Source material Start Marker

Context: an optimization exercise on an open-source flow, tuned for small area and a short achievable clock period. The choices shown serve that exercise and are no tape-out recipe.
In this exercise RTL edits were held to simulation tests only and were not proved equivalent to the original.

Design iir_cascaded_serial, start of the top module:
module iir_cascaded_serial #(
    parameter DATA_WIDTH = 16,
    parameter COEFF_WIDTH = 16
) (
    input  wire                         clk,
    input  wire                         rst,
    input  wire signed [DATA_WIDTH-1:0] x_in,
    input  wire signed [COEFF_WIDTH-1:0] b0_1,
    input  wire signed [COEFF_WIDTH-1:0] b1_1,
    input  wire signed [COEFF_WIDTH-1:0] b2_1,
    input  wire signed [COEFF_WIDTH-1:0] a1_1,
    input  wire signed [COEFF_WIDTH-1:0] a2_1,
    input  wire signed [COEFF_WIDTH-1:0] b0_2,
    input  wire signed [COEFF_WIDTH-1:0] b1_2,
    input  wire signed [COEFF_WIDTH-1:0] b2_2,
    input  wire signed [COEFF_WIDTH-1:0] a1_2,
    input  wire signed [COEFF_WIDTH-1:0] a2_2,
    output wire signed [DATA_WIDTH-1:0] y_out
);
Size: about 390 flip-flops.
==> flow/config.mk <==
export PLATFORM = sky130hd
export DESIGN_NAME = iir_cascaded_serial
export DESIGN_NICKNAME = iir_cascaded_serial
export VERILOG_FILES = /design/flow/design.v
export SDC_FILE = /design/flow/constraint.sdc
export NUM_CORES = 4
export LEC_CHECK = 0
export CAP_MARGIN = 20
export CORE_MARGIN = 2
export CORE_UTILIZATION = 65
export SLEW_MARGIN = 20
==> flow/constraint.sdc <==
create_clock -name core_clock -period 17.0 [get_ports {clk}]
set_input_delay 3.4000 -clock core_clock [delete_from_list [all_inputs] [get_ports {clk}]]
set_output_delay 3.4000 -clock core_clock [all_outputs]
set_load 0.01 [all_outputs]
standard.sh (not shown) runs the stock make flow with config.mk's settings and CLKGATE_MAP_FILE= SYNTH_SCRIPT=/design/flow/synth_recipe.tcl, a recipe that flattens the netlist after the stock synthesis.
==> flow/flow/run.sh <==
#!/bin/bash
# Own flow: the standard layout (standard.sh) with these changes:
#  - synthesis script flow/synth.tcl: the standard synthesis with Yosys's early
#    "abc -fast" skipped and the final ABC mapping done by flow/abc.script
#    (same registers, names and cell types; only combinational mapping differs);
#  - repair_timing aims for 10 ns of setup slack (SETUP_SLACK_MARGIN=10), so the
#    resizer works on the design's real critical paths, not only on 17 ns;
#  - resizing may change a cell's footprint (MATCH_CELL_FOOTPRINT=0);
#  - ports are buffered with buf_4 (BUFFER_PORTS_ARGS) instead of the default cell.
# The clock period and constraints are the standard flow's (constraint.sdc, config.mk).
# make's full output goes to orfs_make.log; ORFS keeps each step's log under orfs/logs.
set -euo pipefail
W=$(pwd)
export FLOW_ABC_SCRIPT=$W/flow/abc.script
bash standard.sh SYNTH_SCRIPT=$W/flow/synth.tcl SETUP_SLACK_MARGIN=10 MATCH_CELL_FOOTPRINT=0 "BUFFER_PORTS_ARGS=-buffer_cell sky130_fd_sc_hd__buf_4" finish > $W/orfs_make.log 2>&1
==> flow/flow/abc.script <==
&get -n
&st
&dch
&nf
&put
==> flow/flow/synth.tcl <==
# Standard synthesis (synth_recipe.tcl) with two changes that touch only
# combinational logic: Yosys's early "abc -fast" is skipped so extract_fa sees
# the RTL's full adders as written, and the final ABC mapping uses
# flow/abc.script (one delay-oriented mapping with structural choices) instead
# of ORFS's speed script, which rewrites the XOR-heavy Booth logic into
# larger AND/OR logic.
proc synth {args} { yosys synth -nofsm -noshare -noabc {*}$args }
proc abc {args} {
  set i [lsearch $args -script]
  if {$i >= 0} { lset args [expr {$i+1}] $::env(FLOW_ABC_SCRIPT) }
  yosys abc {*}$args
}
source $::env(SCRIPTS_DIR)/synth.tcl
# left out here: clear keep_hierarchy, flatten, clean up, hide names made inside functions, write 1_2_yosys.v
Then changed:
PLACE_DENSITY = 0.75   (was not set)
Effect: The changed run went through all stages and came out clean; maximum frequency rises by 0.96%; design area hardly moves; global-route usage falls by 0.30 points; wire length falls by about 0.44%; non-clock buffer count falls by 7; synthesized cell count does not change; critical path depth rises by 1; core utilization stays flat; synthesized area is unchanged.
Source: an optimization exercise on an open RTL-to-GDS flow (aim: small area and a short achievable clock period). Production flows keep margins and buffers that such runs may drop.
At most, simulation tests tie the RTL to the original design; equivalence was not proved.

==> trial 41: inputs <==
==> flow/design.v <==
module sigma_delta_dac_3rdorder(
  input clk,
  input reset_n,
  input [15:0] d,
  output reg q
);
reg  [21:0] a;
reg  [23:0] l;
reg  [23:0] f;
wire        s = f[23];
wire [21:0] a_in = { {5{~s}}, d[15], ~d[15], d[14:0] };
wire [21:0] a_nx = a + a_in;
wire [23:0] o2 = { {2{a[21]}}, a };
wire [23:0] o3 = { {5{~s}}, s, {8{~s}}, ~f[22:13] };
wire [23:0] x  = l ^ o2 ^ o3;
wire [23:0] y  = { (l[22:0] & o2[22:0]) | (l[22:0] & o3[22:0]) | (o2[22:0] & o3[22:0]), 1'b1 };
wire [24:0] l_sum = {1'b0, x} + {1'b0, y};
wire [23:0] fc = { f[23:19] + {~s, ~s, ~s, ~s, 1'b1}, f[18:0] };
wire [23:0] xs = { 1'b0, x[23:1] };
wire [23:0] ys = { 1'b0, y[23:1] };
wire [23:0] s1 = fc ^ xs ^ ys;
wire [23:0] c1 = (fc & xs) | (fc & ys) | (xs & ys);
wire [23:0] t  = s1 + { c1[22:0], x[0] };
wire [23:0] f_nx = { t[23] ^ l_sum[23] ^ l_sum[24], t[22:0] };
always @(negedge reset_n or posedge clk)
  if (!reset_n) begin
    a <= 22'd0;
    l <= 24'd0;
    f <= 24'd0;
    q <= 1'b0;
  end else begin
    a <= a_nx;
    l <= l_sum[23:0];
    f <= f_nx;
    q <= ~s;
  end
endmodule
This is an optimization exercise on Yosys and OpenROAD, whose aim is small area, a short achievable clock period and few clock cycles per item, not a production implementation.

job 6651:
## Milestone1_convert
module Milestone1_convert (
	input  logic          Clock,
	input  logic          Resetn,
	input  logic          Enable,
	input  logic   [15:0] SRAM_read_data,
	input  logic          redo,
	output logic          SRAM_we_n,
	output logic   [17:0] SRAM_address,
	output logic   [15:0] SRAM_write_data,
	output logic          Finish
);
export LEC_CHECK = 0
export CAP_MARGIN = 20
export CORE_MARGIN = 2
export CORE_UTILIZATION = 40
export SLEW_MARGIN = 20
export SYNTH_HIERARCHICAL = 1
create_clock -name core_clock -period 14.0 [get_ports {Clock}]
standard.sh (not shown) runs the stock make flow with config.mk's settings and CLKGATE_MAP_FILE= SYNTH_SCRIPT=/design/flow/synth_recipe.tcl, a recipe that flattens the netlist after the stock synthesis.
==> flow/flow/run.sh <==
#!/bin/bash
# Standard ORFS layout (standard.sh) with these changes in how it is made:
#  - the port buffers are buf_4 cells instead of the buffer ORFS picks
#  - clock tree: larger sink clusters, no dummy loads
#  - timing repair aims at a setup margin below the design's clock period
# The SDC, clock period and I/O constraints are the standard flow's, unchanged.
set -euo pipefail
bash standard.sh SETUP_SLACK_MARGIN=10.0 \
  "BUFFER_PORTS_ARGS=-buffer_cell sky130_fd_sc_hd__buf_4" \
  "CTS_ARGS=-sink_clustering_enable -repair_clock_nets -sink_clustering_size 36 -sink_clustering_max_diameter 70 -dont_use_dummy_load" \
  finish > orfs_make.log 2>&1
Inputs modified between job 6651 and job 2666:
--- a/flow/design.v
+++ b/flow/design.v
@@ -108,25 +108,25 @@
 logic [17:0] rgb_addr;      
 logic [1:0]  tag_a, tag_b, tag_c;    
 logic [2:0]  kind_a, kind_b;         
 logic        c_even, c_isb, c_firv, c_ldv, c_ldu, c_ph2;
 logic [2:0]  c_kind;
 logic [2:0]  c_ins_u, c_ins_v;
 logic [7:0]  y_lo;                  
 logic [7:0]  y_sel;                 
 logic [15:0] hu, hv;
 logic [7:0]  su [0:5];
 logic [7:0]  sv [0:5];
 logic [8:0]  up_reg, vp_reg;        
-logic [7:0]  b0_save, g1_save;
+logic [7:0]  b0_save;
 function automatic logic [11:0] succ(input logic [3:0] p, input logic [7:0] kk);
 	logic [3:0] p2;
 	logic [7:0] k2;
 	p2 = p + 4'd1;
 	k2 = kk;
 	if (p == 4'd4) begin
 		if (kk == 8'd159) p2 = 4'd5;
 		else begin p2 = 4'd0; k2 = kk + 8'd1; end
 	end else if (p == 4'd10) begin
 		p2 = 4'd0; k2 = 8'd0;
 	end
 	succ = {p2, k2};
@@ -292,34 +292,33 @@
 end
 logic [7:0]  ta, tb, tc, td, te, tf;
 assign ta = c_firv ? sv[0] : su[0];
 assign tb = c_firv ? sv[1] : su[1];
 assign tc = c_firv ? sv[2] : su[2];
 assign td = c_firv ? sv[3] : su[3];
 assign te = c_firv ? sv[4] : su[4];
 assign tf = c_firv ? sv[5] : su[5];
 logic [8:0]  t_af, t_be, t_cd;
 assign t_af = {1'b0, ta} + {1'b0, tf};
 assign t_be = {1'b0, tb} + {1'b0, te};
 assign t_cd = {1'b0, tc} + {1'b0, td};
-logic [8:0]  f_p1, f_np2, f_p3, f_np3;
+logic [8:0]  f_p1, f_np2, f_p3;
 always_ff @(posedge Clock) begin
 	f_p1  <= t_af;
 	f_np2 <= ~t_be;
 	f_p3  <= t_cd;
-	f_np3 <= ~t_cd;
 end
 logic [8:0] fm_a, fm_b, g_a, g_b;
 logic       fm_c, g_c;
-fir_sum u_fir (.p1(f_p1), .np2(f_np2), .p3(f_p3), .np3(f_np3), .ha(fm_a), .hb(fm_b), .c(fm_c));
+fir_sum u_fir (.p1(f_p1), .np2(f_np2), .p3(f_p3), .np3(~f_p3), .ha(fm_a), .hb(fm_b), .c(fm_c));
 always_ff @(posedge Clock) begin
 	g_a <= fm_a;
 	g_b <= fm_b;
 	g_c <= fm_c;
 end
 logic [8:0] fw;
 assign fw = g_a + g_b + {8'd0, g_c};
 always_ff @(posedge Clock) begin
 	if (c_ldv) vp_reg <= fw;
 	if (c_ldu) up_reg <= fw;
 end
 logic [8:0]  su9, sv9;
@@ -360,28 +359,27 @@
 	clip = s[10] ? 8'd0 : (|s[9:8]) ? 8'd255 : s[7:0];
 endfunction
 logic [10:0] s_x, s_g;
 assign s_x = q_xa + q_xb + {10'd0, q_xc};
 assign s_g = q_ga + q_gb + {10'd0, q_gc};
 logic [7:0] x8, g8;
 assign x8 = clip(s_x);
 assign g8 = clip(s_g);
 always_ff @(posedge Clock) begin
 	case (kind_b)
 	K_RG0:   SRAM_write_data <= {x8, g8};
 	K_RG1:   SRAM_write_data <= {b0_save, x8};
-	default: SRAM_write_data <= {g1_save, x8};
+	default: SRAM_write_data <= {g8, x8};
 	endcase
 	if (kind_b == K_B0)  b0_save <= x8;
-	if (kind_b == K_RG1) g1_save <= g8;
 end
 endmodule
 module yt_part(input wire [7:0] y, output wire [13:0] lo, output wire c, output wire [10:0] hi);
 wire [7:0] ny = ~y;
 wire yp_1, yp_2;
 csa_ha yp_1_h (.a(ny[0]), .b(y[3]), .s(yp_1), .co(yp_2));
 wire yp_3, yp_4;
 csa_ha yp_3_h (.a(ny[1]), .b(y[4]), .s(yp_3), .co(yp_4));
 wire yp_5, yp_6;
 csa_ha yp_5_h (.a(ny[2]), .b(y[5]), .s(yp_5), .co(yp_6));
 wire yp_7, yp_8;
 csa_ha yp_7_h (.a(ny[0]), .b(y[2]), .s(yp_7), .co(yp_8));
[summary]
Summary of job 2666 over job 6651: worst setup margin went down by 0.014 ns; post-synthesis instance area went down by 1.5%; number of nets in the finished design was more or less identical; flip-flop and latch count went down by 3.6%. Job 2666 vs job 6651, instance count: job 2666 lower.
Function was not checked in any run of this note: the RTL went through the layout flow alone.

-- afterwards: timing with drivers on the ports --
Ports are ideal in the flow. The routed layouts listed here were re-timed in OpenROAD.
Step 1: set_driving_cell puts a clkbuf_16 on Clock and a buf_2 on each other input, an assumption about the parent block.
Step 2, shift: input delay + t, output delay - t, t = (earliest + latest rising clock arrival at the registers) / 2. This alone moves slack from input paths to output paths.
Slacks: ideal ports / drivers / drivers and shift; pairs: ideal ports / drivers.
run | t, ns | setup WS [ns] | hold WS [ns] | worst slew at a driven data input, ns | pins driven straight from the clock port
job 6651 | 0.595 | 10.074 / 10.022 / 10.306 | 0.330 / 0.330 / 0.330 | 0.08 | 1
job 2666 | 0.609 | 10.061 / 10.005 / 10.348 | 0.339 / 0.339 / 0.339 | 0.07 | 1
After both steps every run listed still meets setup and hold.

Source material End Marker

## [Exercise instructions]
Within the material above, transcribe exactly the lines that run from the line holding "tag_a, tag_b, tag_c;" through the line holding "logic [7:0] k2;".

## [Exercise output]
 logic [1:0]  tag_a, tag_b, tag_c;    
 logic [2:0]  kind_a, kind_b;         
 logic        c_even, c_isb, c_firv, c_ldv, c_ldu, c_ph2;
 logic [2:0]  c_kind;
 logic [2:0]  c_ins_u, c_ins_v;
 logic [7:0]  y_lo;                  
 logic [7:0]  y_sel;                 
 logic [15:0] hu, hv;
 logic [7:0]  su [0:5];
 logic [7:0]  sv [0:5];
 logic [8:0]  up_reg, vp_reg;        
-logic [7:0]  b0_save, g1_save;
+logic [7:0]  b0_save;
 function automatic logic [11:0] succ(input logic [3:0] p, input logic [7:0] kk);
 	logic [3:0] p2;
 	logic [7:0] k2;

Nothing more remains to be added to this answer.